%%

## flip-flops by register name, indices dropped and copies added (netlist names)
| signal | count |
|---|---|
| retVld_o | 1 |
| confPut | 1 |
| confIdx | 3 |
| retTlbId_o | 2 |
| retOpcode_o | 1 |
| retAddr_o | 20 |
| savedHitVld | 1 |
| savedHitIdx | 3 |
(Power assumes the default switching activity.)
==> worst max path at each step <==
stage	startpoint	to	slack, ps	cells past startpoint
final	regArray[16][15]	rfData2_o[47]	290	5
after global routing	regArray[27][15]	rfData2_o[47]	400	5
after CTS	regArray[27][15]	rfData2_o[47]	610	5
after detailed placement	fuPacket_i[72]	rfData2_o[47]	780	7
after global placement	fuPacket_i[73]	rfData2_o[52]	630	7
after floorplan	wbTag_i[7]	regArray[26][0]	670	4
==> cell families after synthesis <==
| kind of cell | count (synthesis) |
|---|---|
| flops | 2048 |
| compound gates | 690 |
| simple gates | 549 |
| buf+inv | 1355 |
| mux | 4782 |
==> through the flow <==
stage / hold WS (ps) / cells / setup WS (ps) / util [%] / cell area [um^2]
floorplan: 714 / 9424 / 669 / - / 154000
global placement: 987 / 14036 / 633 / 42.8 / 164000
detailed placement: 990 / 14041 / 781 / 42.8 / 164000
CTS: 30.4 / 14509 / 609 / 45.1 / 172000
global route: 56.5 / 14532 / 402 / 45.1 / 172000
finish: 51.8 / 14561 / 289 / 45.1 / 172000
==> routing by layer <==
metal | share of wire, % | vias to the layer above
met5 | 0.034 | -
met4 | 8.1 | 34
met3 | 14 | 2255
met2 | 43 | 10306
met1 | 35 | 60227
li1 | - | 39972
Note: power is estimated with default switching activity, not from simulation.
## config.mk

```make
export PLATFORM = sky130hd
export DESIGN_NAME = readyTable
export DESIGN_NICKNAME = d
export VERILOG_FILES = /design/src/rrConfigPkg.sv /design/src/readyTable.sv
export SDC_FILE = /design/constraint.sdc
export NUM_CORES = 1
export LEC_CHECK = 0
export BUFFER_PORTS_ARGS = -buffer_cell sky130_fd_sc_hd__buf_2
export CORE_AREA = 5 5 107 109
export DETAILED_ROUTE_END_ITERATION = 12
export DIE_AREA = 0 0 112 114
export GPL_TIMING_DRIVEN = 0
export HOLD_SLACK_MARGIN = 0.1
export PLACE_DENSITY_LB_ADDON = 0.12
export SYNTH_ARGS = -nofsm -noshare
export SYNTH_HDL_FRONTEND = slang
export SYNTH_SLANG_ARGS = --single-unit
```

## constraint.sdc

```tcl
create_clock -name clk -period 1.42 [get_ports clk]
set_clock_uncertainty 0.05 [all_clocks]
set_input_delay 0.284 -clock clk [delete_from_list [all_inputs] [get_ports clk]]
set_output_delay 0.284 -clock clk [all_outputs]
set_load 0.05 [all_outputs]
```

## src/rrConfigPkg.sv

```systemverilog
// Register-read configuration
// Core sizes shared by the register file, the forwarding logic and the ready table

`default_nettype none

package rrConfigPkg;

  // Physical register tags
  localparam int TAG_W = 6;
  localparam int PHYS_REGS = 1 << TAG_W;       // 64 physical registers

  // Registers 0 .. ARCH_REGS-1 hold the committed state after reset
  localparam int ARCH_REGS = 32;

  // Defaults picked up by the top level
  localparam int LANES_DEFAULT = 2;
  localparam int DATA_W_DEFAULT = 32;

  typedef logic [TAG_W-1:0] tag_t;

endpackage

`default_nettype wire

```

## src/readyTable.sv

```systemverilog
// Physical register ready table
// Unmap clears a bit, wakeup and writeback set it
// Reset and exceptions return to the architectural registers only

`default_nettype none

module readyTable #(
  parameter int NUM_LANES = rrConfigPkg::LANES_DEFAULT
) (
  input  wire logic                           clk,
  input  wire logic                           rstN_i,
  input  wire logic                           exception_i,
  input  wire logic                           unmapValid_i [NUM_LANES],
  input  rrConfigPkg::tag_t                   unmapTag_i   [NUM_LANES],
  input  wire logic                           wakeValid_i  [NUM_LANES],
  input  rrConfigPkg::tag_t                   wakeTag_i    [NUM_LANES],
  input  wire logic                           wbValid_i    [NUM_LANES],
  input  rrConfigPkg::tag_t                   wbTag_i      [NUM_LANES],
  output logic [rrConfigPkg::PHYS_REGS-1:0]   phyRegRdy_o
);

  import rrConfigPkg::*;

  localparam logic [PHYS_REGS-1:0] RESET_RDY =
    {{(PHYS_REGS - ARCH_REGS){1'b0}}, {ARCH_REGS{1'b1}}};

  logic [PHYS_REGS-1:0] rdyNext;

  always_comb
  begin
    rdyNext = phyRegRdy_o;
    for (int l = 0; l < NUM_LANES; l++)
    begin
      if (unmapValid_i[l])
      begin
        rdyNext[unmapTag_i[l]] = 1'b0;
      end
    end
    // Sets come last so they win over a clear of the same tag
    for (int l = 0; l < NUM_LANES; l++)
    begin
      if (wakeValid_i[l])
      begin
        rdyNext[wakeTag_i[l]] = 1'b1;
      end
      if (wbValid_i[l])                                  // Counts even while recovering
      begin
        rdyNext[wbTag_i[l]] = 1'b1;
      end
    end
  end

  always_ff @(posedge clk or negedge rstN_i)
  begin
    if (!rstN_i)
    begin
      phyRegRdy_o <= RESET_RDY;
    end
    else if (exception_i)
    begin
      phyRegRdy_o <= RESET_RDY;
    end
    else
    begin
      phyRegRdy_o <= rdyNext;
    end
  end

  // Issue logic reads these bits directly, so an unknown must never escape
  assert property (@(posedge clk) disable iff (!rstN_i) !$isunknown(phyRegRdy_o))
    else $error("ready table holds unknown bits");

endmodule

`default_nettype wire

```

Yosys cells after proc, flatten, opt, wreduce, memory -nomap -nowiden
Cells that the tools add are included.
{"block": "classes", "bitwise_logic": 8, "eq_ne": 0, "add_sub_neg": 0, "n_mul": 0, "reduce_logical": 6, "n_lt_le_gt_ge": 12, "div": 0, "shifts": 0, "n_mux": 19}
{"cell": "64-bit 2-to-1 mux", "count": 7}
{"cell": "64-bit bitwise OR", "count": 4}
{"cell": "64-bit bitwise AND", "count": 2}
{"cell": "64-bit inverter", "count": 2}
{"cell": "6-bit by 7-bit less-than comparator with 1-bit output, second input constant", "count": 6}
{"cell": "1-bit demux with 6-bit select", "count": 6}
{"cell": "6-bit by 1-bit greater-or-equal comparator with 1-bit output, second input constant", "count": 6}
{"cell": "1-bit logical AND", "count": 6}
{"cell": "1-bit 2-to-1 mux", "count": 6}
{"block": "word_totals", "mem_bits_rw": 0, "output_inout_bits": 64, "reg_bits": 64, "elab_cells": 46, "mem_count": 0, "mem_bits_ro": 0, "input_bits": 45, "latchBits": 0}

Logic depth before layout (Yosys ltp)
Gate-level depths: netlist of run 1.
{"block": "depth", "ltp_word": 18, "ltp_mapped": 6, "ltp_nobuf": 4}

Worst setup path after synthesis of run 1
Ideal clock, no wire load.
{"block": "synth_path", "path_type": "input to register", "from": "in unmapTag_i[10] in the netlist's numbering", "to": "reg phyRegRdy_o[15] in the netlist's numbering", "path_stages": 5, "required_ns": 1.276, "n_path_buf": 1, "path_slack_ns": -0.125, "t_arrival_ns": 1.401, "setup_time_ns": 0.094, "cell_sequence": "buf_2 > nor3b_4 > nand2_2 > and3_1 > or4_1"}
{"block": "synth_between", "elab_chain_len": 18, "elab_cells_between_ends": 19, "classes_between": "order compare: 2; mux: 9; bitwise: 7; reduce/logical: 1"}
{"item": "from (decl)", "line": "readyTable.sv:14", "source": "input rrConfigPkg::tag_t unmapTag_i [NUM_LANES],"}
{"item": "6-bit by 7-bit less-than comparator with 1-bit output (implied by the code) / 6-bit by 1-bit greater-or-equal comparator with 1-bit output (equally long branches)", "line": "readyTable.sv:36", "source": "rdyNext[unmapTag_i[l]] = 1'b0;"}
{"item": "1-bit logical AND (implied by the code)", "line": "readyTable.sv:36"}
{"item": "1-bit 2-to-1 mux (implied by the code)", "line": "readyTable.sv:36"}
{"item": "1-bit demux with 6-bit select *", "line": "readyTable.sv:36"}
{"item": "64-bit inverter (no line) *"}
{"item": "64-bit bitwise AND (no line) *"}
{"item": "64-bit 2-to-1 mux *", "line": "readyTable.sv:34", "source": "if (unmapValid_i[l])"}
{"item": "64-bit bitwise AND (no line)"}
{"item": "(+2 left out)"}
{"item": "64-bit 2-to-1 mux *", "line": "readyTable.sv:42", "source": "if (wakeValid_i[l])"}
{"item": "64-bit bitwise OR (no line)"}
{"item": "64-bit 2-to-1 mux *", "line": "readyTable.sv:46", "source": "if (wbValid_i[l])"}
{"item": "64-bit bitwise OR (no line)"}
{"item": "64-bit 2-to-1 mux *", "line": "readyTable.sv:42"}
{"item": "64-bit bitwise OR (no line)"}
{"item": "64-bit 2-to-1 mux *", "line": "readyTable.sv:46"}
{"item": "64-bit 2-to-1 mux *", "line": "readyTable.sv:59", "source": "else if (exception_i)"}
{"item": "to (signal assigned)", "line": "readyTable.sv:65", "source": "phyRegRdy_o <= rdyNext;"}
{"item": "to (decl)", "line": "readyTable.sv:19", "source": "output logic [rrConfigPkg::PHYS_REGS-1:0] phyRegRdy_o"}
Every way passes the cells marked *; elsewhere a longest branch is shown, timed or not.

Final worst setup path of run 1
{"block": "layout_path", "from": "in unmapTag_i[2] in the netlist's numbering", "to": "reg phyRegRdy_o[61] in the netlist's numbering"}
{"block": "layout_between", "elab_chain_len": 16, "elab_cells_between_ends": 17, "classes_between": "order compare: 2; mux: 8; bitwise: 6; reduce/logical: 1"}
{"item": "6-bit by 7-bit less-than comparator with 1-bit output (implied by the code) / 6-bit by 1-bit greater-or-equal comparator with 1-bit output (equally long branches)", "line": "readyTable.sv:36"}
{"item": "1-bit logical AND (implied by the code)", "line": "readyTable.sv:36"}
{"item": "1-bit 2-to-1 mux (implied by the code)", "line": "readyTable.sv:36"}
{"item": "1-bit demux with 6-bit select *", "line": "readyTable.sv:36"}
{"item": "64-bit inverter (no line) *"}
{"item": "64-bit bitwise AND (no line) *"}
{"item": "64-bit 2-to-1 mux *", "line": "readyTable.sv:34"}
{"item": "64-bit bitwise OR (no line)"}
{"item": "64-bit 2-to-1 mux *", "line": "readyTable.sv:42"}
{"item": "64-bit bitwise OR (no line)"}
{"item": "64-bit 2-to-1 mux *", "line": "readyTable.sv:46"}
{"item": "64-bit bitwise OR (no line)"}
{"item": "64-bit 2-to-1 mux *", "line": "readyTable.sv:42"}
{"item": "64-bit bitwise OR (no line)"}
{"item": "64-bit 2-to-1 mux *", "line": "readyTable.sv:46"}
{"item": "64-bit 2-to-1 mux *", "line": "readyTable.sv:59"}
Marks and branches as above.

%%

Looking at the data above, return every line from the one with "met4 | 8.1 | 34" down to the one with "li1 | - | 39972", exactly and inclusively.

* [Completed exercise]:
met4 | 8.1 | 34
met3 | 14 | 2255
met2 | 43 | 10306
met1 | 35 | 60227
li1 | - | 39972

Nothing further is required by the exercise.